Now, the Romneys' level of support for the Church of Jesus Christ of Latter Day Saints likely would not be affected much. And that's not just because the annual 10 percent tithe is mandated by the Church. As Mr. and Mrs. Romney explained to Parade magazine in August, Ann at least loves to do it:
ANN ROMNEY: I love tithing. When Mitt and I give that check, I actually cry.
MITT ROMNEY: So do I, but for a different reason.
ANN ROMNEY: I know this money is an indication of how much we trust God and love the principle of sacrifice. And it teaches us not to be too, too tied to the things of the world. And it is a very good reminder of how blessed we really are, and most of those blessings do not come from a financial source, but from the power above.
MITT ROMNEY: Our church doesn't publish how much people have given. This is done entirely privately. One of the downsides of releasing one's financial information is that this is now all public, but we had never intended our contributions to be known. It's a very personal thing between ourselves and our commitment to our God and to our church.
(Make that a personal thing between the Romneys and the IRS. As Bloomberg News explained Tuesday, Mitt has been trimming his tax bill for years using a "charitable remainder unitrust" set up for his tithing to the LDS, a device Congress has since limited.)
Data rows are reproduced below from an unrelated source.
===== src/link_pkg.sv =====
// Shared constants and carrier types for the host serial command link
package link_pkg;
  // Message layout
  localparam logic [7:0] GRP_SYSTEM = 8'h01;
  localparam logic [7:0] OP_SET_TIME = 8'h42;
  localparam logic [7:0] OP_GET_TIME = 8'h43;
  localparam logic [7:0] ACK_LEN = 8'h02;
  localparam logic [7:0] ACK_OK = 8'h01;
  localparam logic [7:0] RSP_ERROR = 8'h02;
  localparam logic [7:0] SET_TIME_LEN = 8'h0b;
  localparam logic [7:0] GET_TIME_LEN = 8'h03;
  localparam logic [7:0] TIME_RSP_LEN = 8'h0a;
  localparam logic [7:0] ERR_BAD_CMD = 8'h01;
  localparam int MAX_MSG = 16;
  // Timing
  localparam int CLK_HZ = 100_000_000;
  localparam int INIT_NS = 1000;
  localparam int INIT_CYC = INIT_NS / (1_000_000_000 / CLK_HZ);
  localparam int PULSE_NS = 100;
  localparam int PULSE_CYC = PULSE_NS / (1_000_000_000 / CLK_HZ);
  localparam int FLASH_CYC_DEF = 25_000_000;
  // Byte stream beat
  typedef struct packed {
    logic valid;
    logic [7:0] data;
  } byte_beat_t;
  // Clock and calendar fields in message order
  typedef struct packed {
    logic [7:0] sec;
    logic [7:0] min;
    logic [7:0] hour;
    logic [7:0] date;
    logic [7:0] wday;
    logic [7:0] month;
    logic [15:0] year;
  } time_t;
endpackage


===== src/rsp_queue.sv =====
// Response byte queue kept in arrival order
`timescale 1ns/1ps
`default_nettype none
module rsp_queue #(
  parameter int DEPTH = 64
) (
  // Clock and reset
  input wire logic clk,
  input wire logic nrst,
  // Fill side
  input wire logic wr_en,
  input wire logic [7:0] wr_data,
  output logic full,
  // Drain side
  input wire logic rd_en,
  output logic [7:0] rd_data,
  output logic empty
);
  localparam int AW = $clog2(DEPTH);
  logic [7:0] mem [DEPTH];
  logic [AW:0] wp_q;
  logic [AW:0] rp_q;

  assign empty = (wp_q == rp_q);
  assign full = (wp_q[AW] != rp_q[AW]) && (wp_q[AW-1:0] == rp_q[AW-1:0]);
  assign rd_data = mem[rp_q[AW-1:0]];

  // Storage has no reset; pointers alone decide what is held
  always_ff @(posedge clk)
  begin
    if (wr_en && !full)
      mem[wp_q[AW-1:0]] <= wr_data;
  end

  // Pointers clear on reset so queued responses are dropped
  always_ff @(posedge clk or negedge nrst)
  begin
    if (!nrst)
    begin
      wp_q <= '0;
      rp_q <= '0;
    end
    else
    begin
      if (wr_en && !full)
        wp_q <= wp_q + (AW+1)'(1);
      if (rd_en && !empty)
        rp_q <= rp_q + (AW+1)'(1);
    end
  end
endmodule // rsp_queue
`default_nettype wire


===== src/host_serial_command_link.sv =====
// Command interpreter and handshake logic for the host serial link
`timescale 1ns/1ps
`default_nettype none
// Overview of operation
// Every received command produces exactly one response.
// Unsolicited responses may be queued at any time; the code holds them off while a reply is copied in or the queue is full.
// Next command accepted only after current one's response is generated.
// Host waits for response before sending another command.
// Host holds ready line high idle, low when ready to receive.
// Queued bytes are sent only while host ready line is low.
// Pending output high while any response waits for the host.
// After initialization the pending output pulses high once.
// First byte of every message is its total length.
// Successful set-time replies 02 01.
// Time query returns ten bytes: length, 43, time fields.
// Red error indicator set on receive error, cleared by valid bytes.
// Button held at power-up enters programming wait, both LEDs flash.
// After programming, stay connected or reset into run mode.
// Host resets device and waits for readiness before commanding.
// Failed command answered with second byte 02.
// Short command leaves reception waiting indefinitely.
// Reset drops partial command, queued responses, length counter.
// Multiple responses queue in order; pending stays high until empty.
module host_serial_command_link
  import link_pkg::*;
#(
  parameter int QDEPTH = 64,
  parameter int FLASH_CYC = FLASH_CYC_DEF
) (
  // Clock and reset
  input wire logic CLK,
  input wire logic NRST,
  // Received bytes from the serial receiver
  input wire link_pkg::byte_beat_t RX_BYTE,
  input wire logic RX_ERROR,
  // Transmit bytes to the serial transmitter
  output link_pkg::byte_beat_t TX_BYTE,
  input wire logic TX_READY,
  // Handshake lines
  input wire logic HOST_FLOW_CONTROL_INPUT_N,
  output logic RESPONSE_PENDING_OUTPUT,
  // Unsolicited response bytes from the radio side
  input wire link_pkg::byte_beat_t UNSOL_BYTE,
  output logic UNSOL_READY,
  // Board controls
  input wire logic BUTTON,
  input wire logic PROG_DONE,
  input wire logic PROG_STAY,
  output logic PROG_MODE,
  output logic LED_RED,
  output logic LED_GREEN,
  // Calendar
  input wire link_pkg::time_t TIME_NOW,
  output link_pkg::time_t TIME_SET,
  output logic TIME_SET_STB
);
  typedef enum {S_INIT, S_PULSE, S_PROG, S_IDLE, S_RECV, S_EXEC, S_REPLY} state_t;
  state_t state_q;
  logic [7:0] buf_q [MAX_MSG];
  logic [7:0] want_q;
  logic [7:0] got_q;
  logic [31:0] cnt_q;
  logic [7:0] rsp_q [10];
  logic [3:0] rlen_q;
  logic [3:0] ridx_q;
  logic q_full;
  logic q_empty;
  logic q_wr;
  logic [7:0] q_wdata;
  logic [7:0] q_rdata;
  logic q_rd;
  logic err_q;
  logic flash_q;
  logic take;
  logic rx_ok;
  logic [31:0] fcnt_q;

  // Builds a reply byte list entry from the time fields
  function automatic logic [7:0] time_byte(input time_t t, input int i);
    logic [7:0] v;
    v = 8'h00;
    case (i)
      2: v = t.sec;
      3: v = t.min;
      4: v = t.hour;
      5: v = t.date;
      6: v = t.wday;
      7: v = t.month;
      8: v = t.year[7:0];
      9: v = t.year[15:8];
      default: v = 8'h00;
    endcase
    return v;
  endfunction

  assign rx_ok = RX_BYTE.valid && !RX_ERROR;
  // Reply bytes have priority; unsolicited bytes fill the queue otherwise
  assign q_wr = (state_q == S_REPLY) ? !q_full : (UNSOL_BYTE.valid && !q_full);
  assign q_wdata = (state_q == S_REPLY) ? rsp_q[ridx_q] : UNSOL_BYTE.data;
  // Unsolicited bytes must arrive as whole messages to keep order intact;
  // the producer is held off while a reply is being copied in
  assign UNSOL_READY = (state_q != S_REPLY) && !q_full;
  // Reply copy advances only on a cycle in which the queue takes the byte
  assign take = (state_q == S_REPLY) && !q_full;

  rsp_queue #(
    .DEPTH(QDEPTH)
  ) u_q (
    .clk(CLK),
    .nrst(NRST),
    .wr_en(q_wr),
    .wr_data(q_wdata),
    .full(q_full),
    .rd_en(q_rd),
    .rd_data(q_rdata),
    .empty(q_empty)
  );

  // Drain only while the host signals it is waiting in its receive
  assign q_rd = !q_empty && !HOST_FLOW_CONTROL_INPUT_N && TX_READY;

  // Transmit beat registered so the data output comes from a flop
  // Data follows the read pointer even when idle; only valid marks a byte
  always_ff @(posedge CLK or negedge NRST)
  begin
    if (!NRST)
      TX_BYTE <= '0;
    else
    begin
      TX_BYTE.valid <= q_rd;
      TX_BYTE.data <= q_rdata;
    end
  end

  // Pending output: readiness pulse, then queue occupancy
  // It falls one cycle after the last byte leaves, so the host sees it drop
  always_ff @(posedge CLK or negedge NRST)
  begin
    if (!NRST)
      RESPONSE_PENDING_OUTPUT <= 1'b0;
    else if (state_q == S_PULSE)
      RESPONSE_PENDING_OUTPUT <= 1'b1;
    else if (state_q == S_INIT || state_q == S_PROG)
      RESPONSE_PENDING_OUTPUT <= 1'b0;
    else
      RESPONSE_PENDING_OUTPUT <= !q_empty || (state_q == S_REPLY);
  end

  // Main sequencer
  // One command at a time: bytes that arrive in EXEC or REPLY are dropped
  always_ff @(posedge CLK or negedge NRST)
  begin
    if (!NRST)
    begin
      state_q <= S_INIT;
      want_q <= 8'h00;
      got_q <= 8'h00;
      cnt_q <= '0;
      rlen_q <= 4'h0;
      ridx_q <= 4'h0;
      TIME_SET_STB <= 1'b0;
      TIME_SET <= '0;
      PROG_MODE <= 1'b0;
    end
    else
    begin
      TIME_SET_STB <= 1'b0;
      case (state_q)
        S_INIT:
        begin
          cnt_q <= cnt_q + 32'h1;
          if (cnt_q == 32'(INIT_CYC - 1))
          begin
            cnt_q <= '0;
            // Button sampled once initialization has settled
            if (BUTTON)
            begin
              state_q <= S_PROG;
              PROG_MODE <= 1'b1;
            end
            else
              state_q <= S_PULSE;
          end
        end
        S_PULSE:
        begin
          cnt_q <= cnt_q + 32'h1;
          if (cnt_q == 32'(PULSE_CYC - 1))
          begin
            cnt_q <= '0;
            state_q <= S_IDLE;
          end
        end
        S_PROG:
        begin
          // Stay option keeps the link; otherwise restart into run mode
          // The button is not looked at again until the next pass through init
          if (PROG_DONE && !PROG_STAY)
          begin
            PROG_MODE <= 1'b0;
            state_q <= S_INIT;
          end
        end
        S_IDLE:
        begin
          if (rx_ok)
          begin
            // A length of zero or one cannot hold a command: straight to the error reply
            want_q <= RX_BYTE.data;
            buf_q[0] <= RX_BYTE.data;
            got_q <= 8'h01;
            state_q <= (RX_BYTE.data <= 8'h01) ? S_EXEC : S_RECV;
          end
        end
        S_RECV:
        begin
          // No timeout: a short command waits here for ever
          if (rx_ok)
          begin
            if (got_q < 8'(MAX_MSG))
              buf_q[got_q[3:0]] <= RX_BYTE.data;
            got_q <= got_q + 8'h01;
            if (got_q + 8'h01 == want_q)
              state_q <= S_EXEC;
          end
        end
        S_EXEC:
        begin
          ridx_q <= 4'h0;
          if (want_q == SET_TIME_LEN && buf_q[1] == GRP_SYSTEM && buf_q[2] == OP_SET_TIME)
          begin
            TIME_SET <= {buf_q[3], buf_q[4], buf_q[5], buf_q[6], buf_q[7], buf_q[8],
                         buf_q[10], buf_q[9]};
            TIME_SET_STB <= 1'b1;
            rsp_q[0] <= ACK_LEN;
            rsp_q[1] <= ACK_OK;
            rlen_q <= 4'h2;
          end
          else if (want_q == GET_TIME_LEN && buf_q[1] == GRP_SYSTEM && buf_q[2] == OP_GET_TIME)
          begin
            rsp_q[0] <= TIME_RSP_LEN;
            rsp_q[1] <= OP_GET_TIME;
            for (int i = 2; i < 10; i++)
              rsp_q[i] <= time_byte(TIME_NOW, i);
            rlen_q <= 4'ha;
          end
          else
          begin
            // Short, unknown or malformed commands all get the error report
            rsp_q[0] <= 8'h03;
            rsp_q[1] <= RSP_ERROR;
            rsp_q[2] <= ERR_BAD_CMD;
            rlen_q <= 4'h3;
          end
          state_q <= S_REPLY;
        end
        S_REPLY:
        begin
          if (take)
          begin
            ridx_q <= ridx_q + 4'h1;
            if (ridx_q + 4'h1 == rlen_q)
              state_q <= S_IDLE;
          end
        end
        default: state_q <= S_INIT;
      endcase
    end
  end

  // Error indicator: set by a bad byte, dropped by the next good one
  always_ff @(posedge CLK or negedge NRST)
  begin
    if (!NRST)
      err_q <= 1'b0;
    else if (RX_ERROR)
      err_q <= 1'b1;
    else if (RX_BYTE.valid)
      err_q <= 1'b0;
  end

  // Flash timer used while waiting for the programming link; it runs freely
  // because only the programming wait looks at it, and both lamps share it
  always_ff @(posedge CLK or negedge NRST)
  begin
    if (!NRST)
    begin
      fcnt_q <= '0;
      flash_q <= 1'b0;
    end
    else if (fcnt_q == 32'(FLASH_CYC - 1))
    begin
      fcnt_q <= '0;
      flash_q <= !flash_q;
    end
    else
      fcnt_q <= fcnt_q + 32'h1;
  end

  // Both indicators flash together in programming wait
  assign LED_RED = (state_q == S_PROG) ? flash_q : err_q;
  assign LED_GREEN = (state_q == S_PROG) && flash_q;
endmodule // host_serial_command_link
`default_nettype wire


===== config.mk =====
export PLATFORM = sky130hd
export DESIGN_NAME = host_serial_command_link
export DESIGN_NICKNAME = d
export VERILOG_FILES = /design/src/link_pkg.sv /design/src/rsp_queue.sv /design/src/host_serial_command_link.sv
export SDC_FILE = /design/constraint.sdc
export NUM_CORES = 1
export LEC_CHECK = 0
export ABC_CLOCK_PERIOD_IN_PS = 7850
export BUFFER_PORTS_ARGS = -buffer_cell sky130_fd_sc_hd__buf_4
export CORE_AREA = 4 4 311 191
export CTS_BUF_LIST = sky130_fd_sc_hd__clkbuf_4
export CTS_CLUSTER_DIAMETER = 200
export CTS_CLUSTER_SIZE = 20
export DETAILED_ROUTE_END_ITERATION = 10
export DIE_AREA = 0 0 315 195
export GPL_TIMING_DRIVEN = 0
export PLACE_DENSITY = 0.77
export SLEW_MARGIN = 20
export SYNTH_ARGS = -nofsm -noshare
export SYNTH_HDL_FRONTEND = slang
export SYNTH_HIERARCHICAL = 1
export SYNTH_SLANG_ARGS = --single-unit

===== constraint.sdc =====
create_clock -name CLK -period 7.85 [get_ports CLK]
set_input_delay 0.785 -clock CLK [delete_from_list [all_inputs] [get_ports CLK]]
set_output_delay 0.785 -clock CLK [all_outputs]
set_load 0.02 [all_outputs]

# Word-level counts from Yosys, hierarchy flattened
# Memories as Yosys holds them, arrays and structs flattened. A register that Yosys moved wholly into a read port is not among the register bits.
# Cells that the tools add are included.
# word_totals
ff_bits	140
mem_bits_rw	720
inputBits	90
output_inout_bits	79
word_cells	199
n_memories	3
# classes
add_sub_neg	6
magnitude_cmp	2
eq_ne	32
mux	85
bitwise	5
reduce_logical	51
# mem_list
memory	depth	word_bits	rd	rd_ports_with_merged_regs	wr	line	source
u_q.mem	64	8	1	1	1	rsp_queue.sv:20	logic [7:0] mem [DEPTH];
buf_q	16	8	10	8	1	host_serial_command_link.sv:59	logic [7:0] buf_q [MAX_MSG];
rsp_q	10	8	1	0	10	host_serial_command_link.sv:63	logic [7:0] rsp_q [10];
# op_table
op	n
two-way mux 32 bit	11
two-way mux 8 bit	33
case mux 32 bit (7 select lines)	1
== test 32 x 3 -> 1 bit (second input constant)	4
== test 32 x 2 -> 1 bit (second input constant)	3
adder 32 x 1 -> 32 bit (second input constant)	2
== test 32 x 4 -> 1 bit (second input constant)	2
logical NOT 32 bit	2
case mux 32 bit (2 select lines)	1
== test 32 x 1 -> 1 bit (second input constant)	1
== test 32 x 25 -> 1 bit (second input constant)	1
== test 32 x 7 -> 1 bit (second input constant)	1
!= test 32 x 4 -> 1 bit (second input constant)	1
two-way mux 1 bit	31
logical AND 1 bit	20
!= test 2 bit (second input constant)	9
== test 8 x 7 -> 1 bit (second input constant)	2
two-way mux 4 bit	4
case mux 8 bit (2 select lines)	1
logical NOT 1 bit	15
adder 7 x 1 -> 7 bit (second input constant)	2
nonzero test 2 bit	5
adder 8 x 1 -> 8 bit (second input constant)	1
== test 8 x 1 -> 1 bit (second input constant)	1
other kinds (20)	27

# Logic depth before layout (Yosys ltp)
# Gate-level depths: netlist of run 1.
# An unclocked memory read counts as a cell.
# depth
word_depth	11
depth_mapped	11
mapped_depth_nobuf	10

# By module
# Netlist of run 1, hierarchy kept.
# by_module_without_submodules
module	n_inst	cells_each	area_per_inst_um2
rsp_queue	1	1035	20837.5
host_serial_command_link	1	909	12779.8

# Worst setup path after synthesis of run 1
# OpenSTA, ideal clock, no wires.
# synth_timing
path_type	register to register
start	memory buf_q[1][1]
end	memory rsp_q[3][0], enable pin
setup_time_ns	0.609
arrival_ns	6.542
path_slack_ns	0.699
stages_incl_launch_ff	5
n_path_buf	0
synth_period_minus_slack_ns	7.151
path_cell_list	edfxtp_1 -> nor4b_1 -> nand2_1 -> or3_1 -> nor4_1
# synth_rtl
element	line
start: declaration	host_serial_command_link.sv:59
end: declaration	host_serial_command_link.sv:63

# Final worst setup path of run 1
# layout_timing
start	register u_q.rp_q[1]
end	memory u_q.mem[53][5], enable pin
# layout_between
elab_chain_len	8
# layout_lines
element	line	source
start: declaration	rsp_queue.sv:22	logic [AW:0] rp_q;
start signal: assignment	rsp_queue.sv:48	rp_q <= rp_q + (AW+1)'(1);
== test 6 bit *	rsp_queue.sv:25	assign full = (wp_q[AW] != rp_q[AW]) && (wp_q[AW-1:0] == rp_q[AW-1:0]);
logical AND 1 bit *	rsp_queue.sv:25	
net q_full	host_serial_command_link.sv:66	logic q_full;
logical NOT 1 bit *	host_serial_command_link.sv:98	assign q_wr = (state_q == S_REPLY) ? !q_full : (UNSOL_BYTE.valid && !q_full);
logical AND 1 bit	host_serial_command_link.sv:98	
two-way mux 1 bit *	host_serial_command_link.sv:98	
net q_wr	host_serial_command_link.sv:68	logic q_wr;
logical AND 1 bit *	rsp_queue.sv:31	if (wr_en && !full)
two-way mux 1 bit *	rsp_queue.sv:31	
two-way mux 1 bit (implied by the code) *	rsp_queue.sv:32	mem[wp_q[AW-1:0]] <= wr_data;
end: declaration	rsp_queue.sv:20	
# Mark *: on every way through the listed nets, which the timed path passes. The rest lies on a longest branch.

==> results of run 1 <==
-- where the power goes --
group,internal (W),switching (W)
clock network,0.000531,0.00126
registers,0.00512,0.000133
logic,0.00138,0.00210
total,0.00704,0.00350
-- sequential cells by signal (all words and copies together), names as in the netlist --
name,cells
fcnt_q,32
TIME_SET_STB,1
rlen_q,3
buf_q,80
cnt_q,32
TIME_SET,64
state_q,3
u_q/mem,512
ridx_q,4
u_q/wp_q,7
RESPONSE_PENDING_OUTPUT,1
got_q,8
u_q/rp_q,7
TX_BYTE,9
want_q,8
err_q,1
rsp_q,68
PROG_MODE,1
flash_q,1
-- worst min-delay path by stage --
stage	slack [ns]	endpoint	cells past startpoint
5_1_grt	0.008	rsp_q[7][6]$_DFFE_PP_	1
3_5_place_dp	0.44	rsp_q[1][0]$_SDFFE_PP0P_	2
4_1_cts	0.003	rsp_q[2][0]$_SDFFE_PP1P_	2
6_report	0.08	rsp_q[2][0]$_SDFFE_PP1P_	2
3_3_place_gp	0.43	rsp_q[0][0]$_SDFFE_PP1P_	1
2_1_floorplan	0.42	rsp_q[0][0]$_SDFFE_PP1P_	1
-- final cells by class --
| type | instances | area, sq um |
|---|---|---|
| antenna | 3 | 7.51 |
| buffer | 96 | 571 |
| clock buffer | 87 | 653 |
| clock inverter | 2 | 50.0 |
| fill | 3799 | 19300 |
| inverter | 16 | 60.1 |
| multi-input combinational | 990 | 8800 |
| sequential | 842 | 24300 |
| tap | 770 | 963 |
| timing repair buffer | 239 | 2100 |
-- routing by layer --
layer / wire [um] / up-vias / part of all wire [%] / global-route usage [%]
met5: 0 / - / 0 / 0
met4: 1380 / 0 / 1.7 / 4.86
met3: 9790 / 105 / 12 / 7.96
met2: 34400 / 1029 / 43 / 36.8
met1: 33700 / 9844 / 43 / 41.3
li1: - / 8147 / - / -
-- critical path: stages (launching register included) --
cell and delay, ns:
dfrtp_1 0.45, buf_6 0.15, xor2_1 0.19, and4bb_2 0.29, nand2_1 0.10, nor2_1 0.19, nor2_1 0.40, nand2_1 0.16
a31oi_2 0.29, nand3b_1 0.67, nor2_1 0.98
-- logic make-up after synthesis --
logic type,Yosys count
DFF,842
adders and majority gates,7
and+or+nand+nor,446
AOI/OAI and AO/OA,163
buffers and inverters,112
xor gates and xnor gates,92
muxes,282
-- stage by stage --
stage / instances / area [sq um] / hold slack [ns] / util [%] / power (W)
after global placement: 2882 / 35800 / 0.432 / 63.2 / 0.00860
after detailed placement: 2900 / 36200 / 0.443 / 63.8 / 0.00872
final: 3045 / 37500 / 0.0753 / 66.0 / 0.0105
after CTS: 3042 / 37400 / 0.00348 / 66.0 / 0.0105
after floorplan: 1944 / 33600 / 0.422 / - / 0.00754
after global routing: 3045 / 37500 / 0.00832 / 66.0 / 0.0109
-- timing repair --
item                                    4_1_cts  5_1_grt
hold endpoints to repair                    137        0
hold buffers                                 53        0
endpoints found under the setup margin        0        0
-- cell usage in the layout, fill, tap and decap left out, types with 52 or more instances in the layout --
| cell type | n |
|---|---|
| buf_4 | 184 |
| clkbuf_4 | 87 |
| dfrtp_1 | 182 |
| dlygate4sd3_1 | 53 |
| edfxtp_1 | 648 |
| mux2_2 | 108 |
| mux2i_1 | 57 |
| mux4_2 | 111 |
| nand2_1 | 90 |
| nor2_1 | 147 |
| xnor2_1 | 52 |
Mitt Romney may not want you to know precisely what he's giving to the Mormon Church, but he does want credit for how much. After all, his campaign has claimed Romney's charitable giving to his church is no different than paying taxes to the government of the United States. On January 25, Romney spun it this way to Jorge Ramos of Univision:
"Well, actually, I released two years of taxes and I think the average is almost 15 percent. And then also, on top of that, I gave another more 15 percent to charity. When you add it together with all of the taxes and the charity, particularly in the last year, I think it reaches almost 40 percent that I gave back to the community. One of the reasons why we have a lower tax rate on capital gains is because capital gains are also being taxed at the corporate level. So as businesses earn profits, that's taxed at 35 percent, then as they distribute those profits as dividends, that's taxed at 15 percent more. So, all total, the tax rate is really closer to 45 or 50 percent."
In August, Mitt announced that he never paid less than 13 percent in taxes (which ones he didn't say) over each of the last 10 years. Mitt insisted that get credit for the dollars donated to the LDS:
"Every year, I've paid at least 13 percent, and if you add, in addition, the amount that goes to charity, why the number gets well above 20 percent."
As it turned out, for his 2011 return Romney did not claim the full charitable tax break to which he was entitled (claiming only $2.25 million of the $4 million he donated) in order to keep his word about that 13 percent rate.
Of course, if he becomes President of the United States, Mitt Romney will have to get used to not getting a multi-million dollar deduction each year for his Mormon tithing. Unless, of course, he was never serious about his proposal to cap individual tax deductions in the first place.
If Mr Romney were really serious about not revealing how much he gives to his church, surely the answer would be not to claim tax relief for the contribution.